Vupen has gained a degree of infamy for its connections to government surveillance campaigns in the Middle East and its reluctance to cough-up exploits to vendors. For example, at last year’s Google-sponsored Pwn2Own contest at CanSecWest it withheld Chrome exploits from Google, despite the internet company paying $60,000 for the prize.
The company has done well at this year’s contest and says security risks of Java are so bad that the software needs a “redesign”, according to Vupen’s Bekrar.
Flash and Java share a common trait that make them popular amongst hackers: they’re both complex pieces of software on billions of systems.

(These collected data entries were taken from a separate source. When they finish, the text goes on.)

What follows belongs to an exercise in optimizing a design on an open flow for a short achievable clock period and few clock cycles; a production flow would make more cautious choices.
RTL that was checked went through simulation tests only; none was proved equivalent to the original.
The RTL of run 1 was laid out without a check of its function.
Power figures rest on the tool's default switching activity, not on a simulated workload.

**design/flow/run.sh**
```bash
#!/bin/bash
# synth_recipe.tcl (not shown) runs the flow's synth.tcl, then flattens the netlist and writes it again
# the make line also repeats each setting of config.mk as NAME=value (left out here)
make -C /OpenROAD-flow-scripts/flow DESIGN_CONFIG=/design/flow/config.mk WORK_HOME=/design/flow/orfs CLKGATE_MAP_FILE= SYNTH_SCRIPT=/design/flow/synth_recipe.tcl finish
```
**design/flow/config.mk**
```make
export PLATFORM = sky130hd
export DESIGN_NAME = pipeLineCPU
export DESIGN_NICKNAME = pipeLineCPU
export VERILOG_FILES = /design/flow/design.v
export SDC_FILE = /design/flow/constraint.sdc
export NUM_CORES = 4
export LEC_CHECK = 0
export ABC_CLOCK_PERIOD_IN_PS = 3500
export CAP_MARGIN = 20
export CORE_MARGIN = 2
export CORE_UTILIZATION = 40
export SETUP_SLACK_MARGIN = 3.5
export SLEW_MARGIN = 20
```
**design/flow/constraint.sdc**
```tcl
create_clock -name core_clock -period 7.0 [get_ports {clk}]
set_input_delay 1.4000 -clock core_clock [delete_from_list [all_inputs] [get_ports {clk}]]
set_output_delay 1.4000 -clock core_clock [all_outputs]
set_load 0.01 [all_outputs]
```
**design/flow/design.v**
```verilog
package mipsPkg;
    typedef logic [31:0] wordT;
    typedef logic [4:0]  regAddrT;
    localparam logic [5:0] opRType = 6'h00;
    localparam logic [5:0] opJ     = 6'h02;
    localparam logic [5:0] opJal   = 6'h03;
    localparam logic [5:0] opBeq   = 6'h04;
    localparam logic [5:0] opBne   = 6'h05;
    localparam logic [5:0] opAddiu = 6'h09;
    localparam logic [5:0] opOri   = 6'h0d;
    localparam logic [5:0] opLui   = 6'h0f;
    localparam logic [5:0] opLw    = 6'h23;
    localparam logic [5:0] opSw    = 6'h2b;
    localparam logic [5:0] fnSll   = 6'h00;
    localparam logic [5:0] fnAddu  = 6'h21;
    localparam logic [5:0] fnSubu  = 6'h23;
    localparam logic [5:0] fnAnd   = 6'h24;
    localparam logic [5:0] fnOr    = 6'h25;
    localparam logic [5:0] fnSlt   = 6'h2a;
endpackage
`timescale 1ns/1ps
module pipeLineCPU #(
    parameter logic [31:0] resetPc = 32'h0000_0000
) (
    input  logic        clk,
    input  logic        reset,
    input  logic [31:0] inst_in,
    input  logic [31:0] Data_in,
    output logic        mem_w,
    output logic [31:0] Addr_out,
    output logic [31:0] PC_out,
    output logic [31:0] Data_out
);
    logic [31:0] pcF;
    logic        validD;
    logic [31:0] instrD;
    logic [31:0] pc4D;
    logic        predD;
    logic        wrE;         
    logic        loadE;
    logic        storeE;
    logic        brE;
    logic        mpEqE;       
    logic [31:0] altPcE;      
    logic [4:0]  destE;
    logic        selAmE, selAwE, selBmE, selBwE, selSmE, selSwE;
    logic [31:0] aValE, bValE, sValE;
    logic        subE;
    logic        oAddE, oSubE, oAndE, oOrE, oSltE, oSllE;
    logic [4:0]  shamtE;
    logic        wrM;
    logic        loadM;
    logic        storeM;
    logic [4:0]  destM;
    logic [31:0] resM;
    logic [31:0] sDataM;
    logic        wrW;
    logic [4:0]  destW;
    logic [31:0] dataW;
    logic [31:0] regFile [1:31];
    logic stallD;
    logic mispE;
    logic [31:0] pc4F;
    logic [5:0]  opF;
    logic        jmpF;
    logic        brF;
    logic        predF;
    logic [31:0] brTgtF;
    logic [31:0] jTgtF;
    assign PC_out = pcF;
    assign pc4F   = pcF + 32'd4;
    assign opF    = inst_in[31:26];
    assign jmpF   = opF == mipsPkg::opJ || opF == mipsPkg::opJal;
    assign brF    = opF == mipsPkg::opBeq || opF == mipsPkg::opBne;
    assign predF  = brF && (opF[0] ^ (inst_in[25:21] == inst_in[20:16]));
    assign brTgtF = pc4F + {{14{inst_in[15]}}, inst_in[15:0], 2'b00};
    assign jTgtF  = {pc4F[31:28], inst_in[25:0], 2'b00};
    always_ff @(posedge clk) begin
        if (reset) begin
            pcF <= resetPc;
        end else if (mispE) begin
            pcF <= altPcE;
        end else if (!stallD) begin
            if (jmpF) begin
                pcF <= jTgtF;
            end else if (predF) begin
                pcF <= brTgtF;
            end else begin
                pcF <= pc4F;
            end
        end
    end
    always_ff @(posedge clk) begin
        if (reset || mispE) begin
            validD <= 1'b0;
        end else if (!stallD) begin
            validD <= 1'b1;
        end
    end
    always_ff @(posedge clk) begin
        if (!stallD) begin
            instrD <= inst_in;
            pc4D   <= pc4F;
            predD  <= predF;
        end
    end
    logic [5:0]  opD;
    logic [5:0]  fnD;
    logic [4:0]  rsD, rtD, rdD;
    logic [15:0] immD;
    logic        wrD, loadD, storeD, brD;
    logic [4:0]  destD;
    logic        useRsD;      
    logic        useRtD;      
    logic        stallRtD;    
    logic        oAddD, oSubD, oAndD, oOrD, oSltD, oSllD;
    logic [31:0] immValD;
    logic [31:0] rsVal, rtVal;
    logic [31:0] brTgtD;
    assign opD  = instrD[31:26];
    assign rsD  = instrD[25:21];
    assign rtD  = instrD[20:16];
    assign rdD  = instrD[15:11];
    assign fnD  = instrD[5:0];
    assign immD = instrD[15:0];
    always_comb begin
        logic wr;
        wr       = 1'b0;
        loadD    = 1'b0;
        storeD   = 1'b0;
        brD      = 1'b0;
        destD    = rtD;
        useRsD   = 1'b0;
        useRtD   = 1'b0;
        stallRtD = 1'b0;
        oAddD    = 1'b0;
        oSubD    = 1'b0;
        oAndD    = 1'b0;
        oOrD     = 1'b0;
        oSltD    = 1'b0;
        oSllD    = 1'b0;
        immValD  = {{16{immD[15]}}, immD};
        case (opD)
            mipsPkg::opRType: begin
                destD    = rdD;
                useRtD   = 1'b1;
                useRsD   = 1'b1;
                stallRtD = 1'b1;
                wr       = 1'b1;
                case (fnD)
                    mipsPkg::fnAddu: oAddD = 1'b1;
                    mipsPkg::fnSubu: oSubD = 1'b1;
                    mipsPkg::fnAnd:  oAndD = 1'b1;
                    mipsPkg::fnOr:   oOrD  = 1'b1;
                    mipsPkg::fnSlt:  oSltD = 1'b1;
                    mipsPkg::fnSll: begin
                        oSllD  = 1'b1;
                        useRsD = 1'b0;
                    end
                    default: begin
                        wr       = 1'b0;
                        useRsD   = 1'b0;
                        stallRtD = 1'b0;
                    end
                endcase
            end
            mipsPkg::opAddiu: begin
                wr     = 1'b1;
                useRsD = 1'b1;
                oAddD  = 1'b1;
            end
            mipsPkg::opOri: begin
                wr      = 1'b1;
                useRsD  = 1'b1;
                oOrD    = 1'b1;
                immValD = {16'h0000, immD};
            end
            mipsPkg::opLui: begin
                wr      = 1'b1;
                oOrD    = 1'b1;
                immValD = {immD, 16'h0000};
            end
            mipsPkg::opLw: begin
                wr     = 1'b1;
                loadD  = 1'b1;
                useRsD = 1'b1;
                oAddD  = 1'b1;
            end
            mipsPkg::opSw: begin
                storeD   = 1'b1;
                useRsD   = 1'b1;
                stallRtD = 1'b1;
                oAddD    = 1'b1;
            end
            mipsPkg::opBeq, mipsPkg::opBne: begin
                brD      = 1'b1;
                useRsD   = 1'b1;
                useRtD   = 1'b1;
                stallRtD = 1'b1;
            end
            mipsPkg::opJal: begin
                wr      = 1'b1;
                destD   = 5'd31;
                oOrD    = 1'b1;
                immValD = pc4D;
            end
            default: ;
        endcase
        wrD = wr && destD != 5'd0;
    end
    always_ff @(posedge clk) begin
        if (wrW) begin
            regFile[destW] <= dataW;
        end
    end
    always_comb begin
        if (rsD == 5'd0) begin
            rsVal = '0;
        end else if (wrW && destW == rsD) begin
            rsVal = dataW;
        end else begin
            rsVal = regFile[rsD];
        end
    end
    always_comb begin
        if (rtD == 5'd0) begin
            rtVal = '0;
        end else if (wrW && destW == rtD) begin
            rtVal = dataW;
        end else begin
            rtVal = regFile[rtD];
        end
    end
    assign stallD = validD && loadE &&
                    ((useRsD && destE == rsD) || (stallRtD && destE == rtD));
    assign brTgtD = pc4D + {{14{immD[15]}}, immD, 2'b00};
    logic fwdRsM, fwdRsW, fwdRtM, fwdRtW;
    assign fwdRsM = wrE && destE == rsD;
    assign fwdRsW = wrM && destM == rsD;
    assign fwdRtM = wrE && destE == rtD;
    assign fwdRtW = wrM && destM == rtD;
    always_ff @(posedge clk) begin
        if (reset || mispE || stallD || !validD) begin
            wrE    <= 1'b0;
            loadE  <= 1'b0;
            storeE <= 1'b0;
            brE    <= 1'b0;
        end else begin
            wrE    <= wrD;
            loadE  <= loadD;
            storeE <= storeD;
            brE    <= brD;
        end
    end
    always_ff @(posedge clk) begin
        destE  <= destD;
        mpEqE  <= opD[0] ~^ predD;   
        altPcE <= predD ? pc4D : brTgtD;
        selAmE <= useRsD && fwdRsM;
        selAwE <= useRsD && !fwdRsM && fwdRsW;
        selBmE <= useRtD && fwdRtM;
        selBwE <= useRtD && !fwdRtM && fwdRtW;
        selSmE <= fwdRtM;
        selSwE <= !fwdRtM && fwdRtW;
        aValE  <= useRsD ? rsVal : 32'd0;
        bValE  <= useRtD ? rtVal : immValD;
        sValE  <= rtVal;
        oAddE  <= oAddD;
        oSubE  <= oSubD;
        subE   <= oSubD || oSltD;
        oAndE  <= oAndD;
        oOrE   <= oOrD;
        oSltE  <= oSltD;
        oSllE  <= oSllD;
        shamtE <= instrD[10:6];
    end
    logic [31:0] opA, opB, sData;
    logic [31:0] sum, diff, slt, sll, res;
    logic        eq;
    assign opA   = selAmE ? resM : (selAwE ? dataW : aValE);
    assign opB   = selBmE ? resM : (selBwE ? dataW : bValE);
    assign sData = selSmE ? resM : (selSwE ? dataW : sValE);
    logic [31:0] opBx;
    assign opBx = opB ^ {32{subE}};
    assign sum  = opA + opBx + {31'd0, subE};
    assign diff = sum;
    assign slt  = {31'd0, (opA[31] ^ opB[31]) ? opA[31] : sum[31]};
    assign sll  = opB << shamtE;
    assign res  = ({32{oAddE}} & sum) | ({32{oSubE}} & diff) |
                  ({32{oAndE}} & (opA & opB)) | ({32{oOrE}} & (opA | opB)) |
                  ({32{oSltE}} & slt) | ({32{oSllE}} & sll);
    assign eq    = opA == opB;
    assign mispE = brE && (eq == mpEqE);
    always_ff @(posedge clk) begin
        if (reset) begin
            wrM    <= 1'b0;
            loadM  <= 1'b0;
            storeM <= 1'b0;
        end else begin
            wrM    <= wrE;
            loadM  <= loadE;
            storeM <= storeE;
        end
    end
    always_ff @(posedge clk) begin
        destM  <= destE;
        resM   <= res;
        sDataM <= sData;
    end
    assign Addr_out = resM;
    assign Data_out = sDataM;
    assign mem_w    = storeM;
    always_ff @(posedge clk) begin
        if (reset) begin
            wrW <= 1'b0;
        end else begin
            wrW <= wrM;
        end
    end
    always_ff @(posedge clk) begin
        destW <= destM;
        dataW <= loadM ? Data_in : resM;
    end
endmodule
```
==> results.yml, run 1 <==
global_route:
  grt_pass1_wl_mm: 323
  grt-ovfl-total: 0
  antenna_found_initial: 8
  grt_max_degree: 100
  grt_usage: 0.255
  first_global_vias: 46000
sta:
  fin_setup_tns_ns: 0
  fmax_mhz: 258
  slew_viol_final: 0
  hold_viol: 0
  worst_slew_pin_slew_ns: 1.28
  layout_worst_path_cycle_share: 0.553
  clock_skew_ns: 0.0345
  rsz0062_at_grt: "true"
  fin_crit_ns: 3.87
  relSlewSlack: 0.149
  setup_viol: 0
yosys:
  synth_compound_area_frac: 0.0863
  synthAdderAreaFrac: 0.0297
  synth_top_family_by_area: "multiplexers"
  syn_nets: 5130
  avgSynthCellArea_sq_um: 14.1
  synthMuxAreaShare: 0.226
  ys_warn_count: 1
  netlist_instances: 4902
  synth_edf_count: 1057
  async_flop_share: 0
  ys_types: 79
  synth_xor_area_frac: 0.0245
  yosys.area_share.simple: 0.0563
  synthFlopType: "edfxtp_1"
  ys_seq_area_frac: 0.549
  netlist_area_sq_um: 68900
  ys_seq_elements: 1361
cts:
  clk_latency_ns: 0.79
  cts_inserted_buffers: 147
  cts_hold_buffers: 0
  cts.sinks: 1361
  cts_tree: "built"
  path_clk_slew_ns: 0.06
  htree_levels: 4
  clockBufferDepth: 3
  root_buffer: "clkbuf_16"
place:
  postPlaceCellArea_sq_um: 73600
  globalplace.congestion: 0.968
  io_buffers: 162
  dp_hpwl_mm: 141
route:
  num_vias: 46700
  totalWireLength_mm: 228
  first_iter_violations: 5831
  first_pass_iters: 9
  post_drt_wl_per_cell_microns: 30.1
  drc: 0
  drtAntennaViolNets: 0
  viasPerCell: 6.15
outcome:
  status: "no timing/DRC/antenna violations"
floorplanning:
  start_util: 0.402
  die-area_sq_um: 176000
  dieWidth_microns: 419
  core_sq_um: 171000
  std_cell_rows: 152
  io_pins: 163
  die_y_microns: 419
worst_setup_path:
  crit_required_ns: 7.62
  critPathKind: "reg -> reg"
  critPathCaptureType: "flip-flop"
  worstRegToRegCells: 19
  cp.arrival_ns: 4.49
  rrSetupSlack_ns: 3.13
  r2r_start: "selBwE$_DFF_P_"
  critPathLaunchType: "flip-flop"
  r2r-end: "resM[28]$_DFF_P_"
  critical_path.max_fanout: 6
power:
  cellLeakagePower_nw: 28.7
  switching_share: 0.247
  seq_power_share: 0.476
  comb_power_share: 0.110
  max-vdd-ir-drop_mv: 0.237
  p_per_area_nw_per_um2: 230
  intPower_w: 0.0142
  power.switching_w: 0.00465
  pwr-share-clk: 0.414
min_path:
  hold_end: "altPcE[1]$_DFF_P_"
  hold_path_class: "reg -> reg"
  hp-start: "pc4D[1]$_DFFE_PN_"
  hold_depth: 0
layout:
  design_area_sq_um: 81800
  post-route-util: 0.477
  nets: 5389
  syn_to_final_growth_pct: 18.7
  drive_gt1_frac: 0.272
flow_run:
  cap_violations: 0
cells by family after synthesis:
group,after synthesis
DFF,1361
AOI/OAI and AO/OA,921
muxes,919
and+or+nand+nor,863
buffers and inverters,491
xor gates and xnor gates,185
adders and majority gates,162
final cells by class:
type | instances | area, sq um
fillers | 14700 | 89600
flip-flops and latches | 1361 | 37900
multi-input cells | 3050 | 31100
repair buffers | 457 | 4530
clock buffers | 190 | 4060
well taps | 2310 | 2890
clock inverters | 76 | 722
inverters | 144 | 547
diodes | 2 | 5.00
worst max-delay path, cell delays in order, from the launching register on:
cell and delay, ns:
dfxtp_4 0.45, buf_12 0.16, mux2i_1 0.18, nor2_1 0.06
a21oi_2 0.22, xnor2_1 0.18, inv_1 0.09, fa_2 0.38
nor2b_4 0.17, o31ai_4 0.08, o2bb2ai_2 0.14, or4_4 0.44
nand3_4 0.09, o211a_4 0.19, nand2b_4 0.15, o31ai_4 0.07
buf_6 0.16, o31ai_4 0.25, xnor2_1 0.17, o21ai_1 0.07
synthesized netlist by cell type (40+ instances only):
library cell	instances	area [sq um]
edfxtp_1	1057	31700
mux4_2	490	11000
nor2_1	360	1350
mux2i_1	328	3280
dfxtp_1	304	6090
a21oi_1	296	1480
clkbuf_1	237	890
nand2_1	219	822
o21ai_0	180	901
ha_1	159	1990
inv_1	142	533
xnor2_1	119	1040
a211oi_1	89	668
mux2_2	86	968
buf_1	74	278
nor3_1	70	350
xor2_1	61	534
a221oi_1	55	482
nand3_1	43	215
a21o_1	41	308
o21a_1	40	300
o221ai_1	40	350
power by group through the flow:
stage	combinational (W)	clock (W)	sequential, W
3_5_place_dp	0.00187	0	0.00913
3_3_place_gp	0.00187	0	0.00914
4_1_cts	0.00199	0.00786	0.00896
5_1_grt	0.00219	0.00817	0.00897
2_1_floorplan	0.00119	0	0.00908
6_report	0.00207	0.00779	0.00896
through the flow:
stage	hold slack [ns]	cells	total power, W	setup slack (ns)
after detailed placement	0.376	7149	0.0110	2.01
final	0.390	7590	0.0188	3.13
after global placement	0.364	7148	0.0110	2.03
after global routing	0.394	7589	0.0193	3.08
after CTS	0.396	7518	0.0188	3.22
after floorplan	0.348	4902	0.0103	3.06
how the worst max path moves through the flow:
stage,startpoint,to,slack [ns],depth (start not counted)
2_1_floorplan,inst_in[0],pcF[30]$_SDFFE_PP0P_,3.06,13
3_3_place_gp,inst_in[0],pcF[30]$_SDFFE_PP0P_,2.03,14
3_5_place_dp,inst_in[0],pcF[30]$_SDFFE_PP0P_,2.01,14
4_1_cts,selBwE$_DFF_P_,resM[28]$_DFF_P_,3.22,19
5_1_grt,selBwE$_DFF_P_,resM[28]$_DFF_P_,3.08,19
6_report,selBwE$_DFF_P_,resM[28]$_DFF_P_,3.13,19
registers in the layout, summed over array words and instances, names as in the netlist, 5 cells and up, named ones only:
| name | cells |
|---|---|
| sDataM | 32 |
| bValE | 32 |
| resM | 32 |
| aValE | 32 |
| regFile | 992 |
| destE | 5 |
| altPcE | 32 |
| sValE | 32 |
| destM | 5 |
| pc4D | 32 |
| instrD | 32 |
| pcF | 32 |
| shamtE | 5 |
| destW | 5 |
| dataW | 32 |
layer usage:
layer	part of all wire	global-route usage	vias to the layer above	routed length [microns]
met1	0.41	0.357	24200	94600
li1	-	-	19800	-
met3	0.086	0.0475	401	19600
met5	0.00011	0	-	24
met2	0.46	0.393	2305	105000
met4	0.040	0.0975	4	9210
what timing repair did:
item,4_1_cts,5_1_grt
buffers inserted,98,60
pin swaps,64,94
endpoints found under the setup margin,172,101
gates resized for setup,280,151
cloned,5,4
cell usage in the layout, fill, tap and decap left out, drive strengths merged, types with 10 or more instances in the layout:
cell type      count
mux2              91
nor2b             27
a221oi            55
nand4             26
xor2              61
a211oi            91
a22oi             27
clkbuf           193
inv              149
nand3             43
mux2i            338
a21o              41
a31oi             17
clkinv            53
o211ai            23
dfxtp            304
nand2            220
o221ai            40
o21bai            15
nand2b            25
bufinv            10
a21oi            296
o21ai            187
edfxtp          1057
buf              290
clkdlybuf4s50    153
nor3              71
nand3b            10
and3              18
xnor2            119
o21a              40
nor4              19
mux4             490
a222oi            19
ha               159
nor2             360
==> run 2, diff against run 1 <==
--- a/design/flow/design.v
+++ b/design/flow/design.v
@@ -46,5 +46,4 @@
     logic        selAmE, selAwE, selBmE, selBwE, selSmE, selSwE;
     logic [31:0] aValE, bValE, sValE;
-    logic        subE;
     logic        oAddE, oSubE, oAndE, oOrE, oSltE, oSllE;
     logic [4:0]  shamtE;
@@ -268,5 +267,4 @@
         oAddE  <= oAddD;
         oSubE  <= oSubD;
-        subE   <= oSubD || oSltD;
         oAndE  <= oAndD;
         oOrE   <= oOrD;
@@ -281,9 +279,7 @@
     assign opB   = selBmE ? resM : (selBwE ? dataW : bValE);
     assign sData = selSmE ? resM : (selSwE ? dataW : sValE);
-    logic [31:0] opBx;
-    assign opBx = opB ^ {32{subE}};
-    assign sum  = opA + opBx + {31'd0, subE};
-    assign diff = sum;
-    assign slt  = {31'd0, (opA[31] ^ opB[31]) ? opA[31] : sum[31]};
+    assign sum  = opA + opB;
+    assign diff = opA - opB;
+    assign slt  = {31'd0, (opA[31] ^ opB[31]) ? opA[31] : diff[31]};
     assign sll  = opB << shamtE;
     assign res  = ({32{oAddE}} & sum) | ({32{oSubE}} & diff) |
==> run 2 against run 1 <==
  * Flip-flop and latch count is 1 lower
  * Clock-buffer cell count is 8 lower
  * Non-clock buffer count is 41 lower
  * First-iteration DRC count is 1.7% lower
  * Power is 1.9% higher
  * Final cell count is 0.17% higher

Adobe Flash delivers web video content to billions of desktops, while Oracle’s Sun-inherited Java, an integral part of web applications, is on 3 billion machines. In the last month, both firms have released unscheduled updates to address zero-day flaws impacting users of their respective software.
Flash and Java are known to be popular targets for exploit writers, and the companies responsible for them have been investing in methods to minimise risks to users. But there’s a key difference in the results the two have achieved, which may explain why Russian security firm Kaspersky deemed Java as the most dangerous software in 2012.
In the context of attacks that exploit Flash and Java browser plugins, sandboxing has made Flash more difficult to exploit, according to Vupen’s Bekrar. Flash sandboxing in Firefox and Chrome thwarts the paths to install malware by isolating Flash processes from the system it resides on. There is no equivalent for the Java plugin.
"Writing exploits in general is getting much harder. Java is really easy because there's no sandbox,” said Bekrar.
“Flash is a different thing and it's getting updated all the time and Adobe did a very good job securing it. It's more expensive to create a Flash exploit than a Java one. Every time Adobe updates Flash, they're killing bugs and techniques and sandbox bypasses, and honestly, Adobe is doing a great job making it more secure."
But the bigger problem for Oracle is that the sandboxing Adobe has implemented for Flash won’t have the same effect on Java.
“The code base is too big. Adding a sandbox in the browser won't change anything," said Bekrar.